- Records from a collection

· · · ·

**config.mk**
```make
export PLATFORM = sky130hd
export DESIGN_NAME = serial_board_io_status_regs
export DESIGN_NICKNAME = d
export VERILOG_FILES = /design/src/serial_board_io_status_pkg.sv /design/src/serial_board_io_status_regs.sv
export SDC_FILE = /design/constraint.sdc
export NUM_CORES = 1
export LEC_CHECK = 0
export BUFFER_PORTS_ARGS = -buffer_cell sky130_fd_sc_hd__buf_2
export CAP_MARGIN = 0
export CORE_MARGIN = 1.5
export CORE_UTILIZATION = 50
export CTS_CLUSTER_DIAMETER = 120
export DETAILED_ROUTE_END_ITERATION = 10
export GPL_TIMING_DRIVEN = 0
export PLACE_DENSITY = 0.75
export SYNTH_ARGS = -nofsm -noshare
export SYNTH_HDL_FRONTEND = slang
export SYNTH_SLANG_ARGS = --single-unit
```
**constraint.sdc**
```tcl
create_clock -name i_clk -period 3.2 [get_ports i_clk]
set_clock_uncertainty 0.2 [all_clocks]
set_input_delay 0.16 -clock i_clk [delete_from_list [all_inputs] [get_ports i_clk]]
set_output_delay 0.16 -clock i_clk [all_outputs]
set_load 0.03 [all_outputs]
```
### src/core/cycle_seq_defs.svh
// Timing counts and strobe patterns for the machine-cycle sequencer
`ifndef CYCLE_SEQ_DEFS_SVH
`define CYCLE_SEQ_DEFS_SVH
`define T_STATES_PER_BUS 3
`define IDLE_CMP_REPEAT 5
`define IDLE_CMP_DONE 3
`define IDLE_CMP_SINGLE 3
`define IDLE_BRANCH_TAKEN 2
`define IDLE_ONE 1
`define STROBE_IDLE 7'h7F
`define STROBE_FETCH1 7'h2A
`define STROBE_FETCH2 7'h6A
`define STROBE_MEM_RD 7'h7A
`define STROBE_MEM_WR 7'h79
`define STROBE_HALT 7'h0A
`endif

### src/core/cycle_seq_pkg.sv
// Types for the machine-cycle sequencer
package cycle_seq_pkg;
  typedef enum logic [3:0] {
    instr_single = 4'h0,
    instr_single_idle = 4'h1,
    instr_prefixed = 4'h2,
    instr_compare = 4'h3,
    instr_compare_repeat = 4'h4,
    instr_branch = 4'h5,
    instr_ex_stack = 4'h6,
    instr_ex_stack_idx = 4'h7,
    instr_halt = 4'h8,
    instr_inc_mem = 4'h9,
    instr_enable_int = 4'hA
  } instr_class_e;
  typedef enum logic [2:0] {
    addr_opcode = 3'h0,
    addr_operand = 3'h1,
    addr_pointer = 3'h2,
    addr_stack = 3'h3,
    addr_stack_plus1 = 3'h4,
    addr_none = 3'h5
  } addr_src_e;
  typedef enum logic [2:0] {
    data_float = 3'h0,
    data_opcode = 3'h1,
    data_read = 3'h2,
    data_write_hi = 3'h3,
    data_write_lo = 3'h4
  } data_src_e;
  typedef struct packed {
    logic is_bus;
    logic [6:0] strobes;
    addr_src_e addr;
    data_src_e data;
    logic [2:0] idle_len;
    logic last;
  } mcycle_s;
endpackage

· · · ·

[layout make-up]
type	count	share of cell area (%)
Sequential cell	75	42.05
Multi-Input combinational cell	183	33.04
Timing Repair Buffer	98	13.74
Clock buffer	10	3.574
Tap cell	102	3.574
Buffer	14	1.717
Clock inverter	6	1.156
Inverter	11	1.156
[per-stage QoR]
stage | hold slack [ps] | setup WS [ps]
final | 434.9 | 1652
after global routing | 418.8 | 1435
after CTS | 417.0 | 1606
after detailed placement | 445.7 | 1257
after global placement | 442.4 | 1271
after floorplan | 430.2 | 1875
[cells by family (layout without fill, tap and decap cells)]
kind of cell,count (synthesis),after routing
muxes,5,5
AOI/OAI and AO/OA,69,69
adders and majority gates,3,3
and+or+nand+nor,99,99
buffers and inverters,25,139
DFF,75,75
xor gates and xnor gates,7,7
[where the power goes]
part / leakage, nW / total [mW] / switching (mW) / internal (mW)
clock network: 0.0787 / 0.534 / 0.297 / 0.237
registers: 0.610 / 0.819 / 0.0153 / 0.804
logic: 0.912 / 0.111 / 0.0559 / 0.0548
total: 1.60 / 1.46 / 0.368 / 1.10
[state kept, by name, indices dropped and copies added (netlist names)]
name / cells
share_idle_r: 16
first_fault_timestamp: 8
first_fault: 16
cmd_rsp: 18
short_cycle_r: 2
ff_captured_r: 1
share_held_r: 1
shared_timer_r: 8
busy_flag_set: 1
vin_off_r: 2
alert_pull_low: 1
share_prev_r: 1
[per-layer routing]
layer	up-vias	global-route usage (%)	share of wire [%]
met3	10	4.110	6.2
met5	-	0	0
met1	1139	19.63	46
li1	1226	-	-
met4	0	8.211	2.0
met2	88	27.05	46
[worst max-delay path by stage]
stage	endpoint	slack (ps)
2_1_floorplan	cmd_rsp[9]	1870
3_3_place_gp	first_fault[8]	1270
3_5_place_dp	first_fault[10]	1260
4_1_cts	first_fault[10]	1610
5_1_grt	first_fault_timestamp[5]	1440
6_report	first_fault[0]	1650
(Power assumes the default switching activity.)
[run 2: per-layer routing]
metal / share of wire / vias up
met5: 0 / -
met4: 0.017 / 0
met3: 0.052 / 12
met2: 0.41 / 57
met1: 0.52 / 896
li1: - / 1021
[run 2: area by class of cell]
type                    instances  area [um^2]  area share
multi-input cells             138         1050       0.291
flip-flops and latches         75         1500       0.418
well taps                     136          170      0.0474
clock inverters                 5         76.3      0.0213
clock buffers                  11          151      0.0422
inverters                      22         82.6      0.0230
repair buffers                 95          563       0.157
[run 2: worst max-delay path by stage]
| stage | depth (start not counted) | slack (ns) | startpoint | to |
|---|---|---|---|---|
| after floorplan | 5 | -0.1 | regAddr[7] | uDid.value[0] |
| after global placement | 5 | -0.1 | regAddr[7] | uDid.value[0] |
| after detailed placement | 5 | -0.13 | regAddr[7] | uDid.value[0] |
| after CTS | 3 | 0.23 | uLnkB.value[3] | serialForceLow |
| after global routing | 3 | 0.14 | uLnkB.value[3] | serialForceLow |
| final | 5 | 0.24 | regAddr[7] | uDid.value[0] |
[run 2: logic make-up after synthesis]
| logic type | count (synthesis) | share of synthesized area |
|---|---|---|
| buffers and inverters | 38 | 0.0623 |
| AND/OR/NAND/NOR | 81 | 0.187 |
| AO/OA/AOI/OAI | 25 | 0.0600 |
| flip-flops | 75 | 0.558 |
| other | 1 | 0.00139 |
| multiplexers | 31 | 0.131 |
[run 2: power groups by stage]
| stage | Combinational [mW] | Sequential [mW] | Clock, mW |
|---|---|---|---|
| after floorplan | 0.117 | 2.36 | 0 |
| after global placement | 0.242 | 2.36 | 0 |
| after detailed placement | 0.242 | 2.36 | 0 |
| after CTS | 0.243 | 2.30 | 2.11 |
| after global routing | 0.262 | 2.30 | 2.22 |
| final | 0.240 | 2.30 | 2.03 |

· · · ·

- Exercise
Each line above that contains the string "uLnkB" should be identified and copied.

- Exercise output
| after CTS | 3 | 0.23 | uLnkB.value[3] | serialForceLow |
| after global routing | 3 | 0.14 | uLnkB.value[3] | serialForceLow |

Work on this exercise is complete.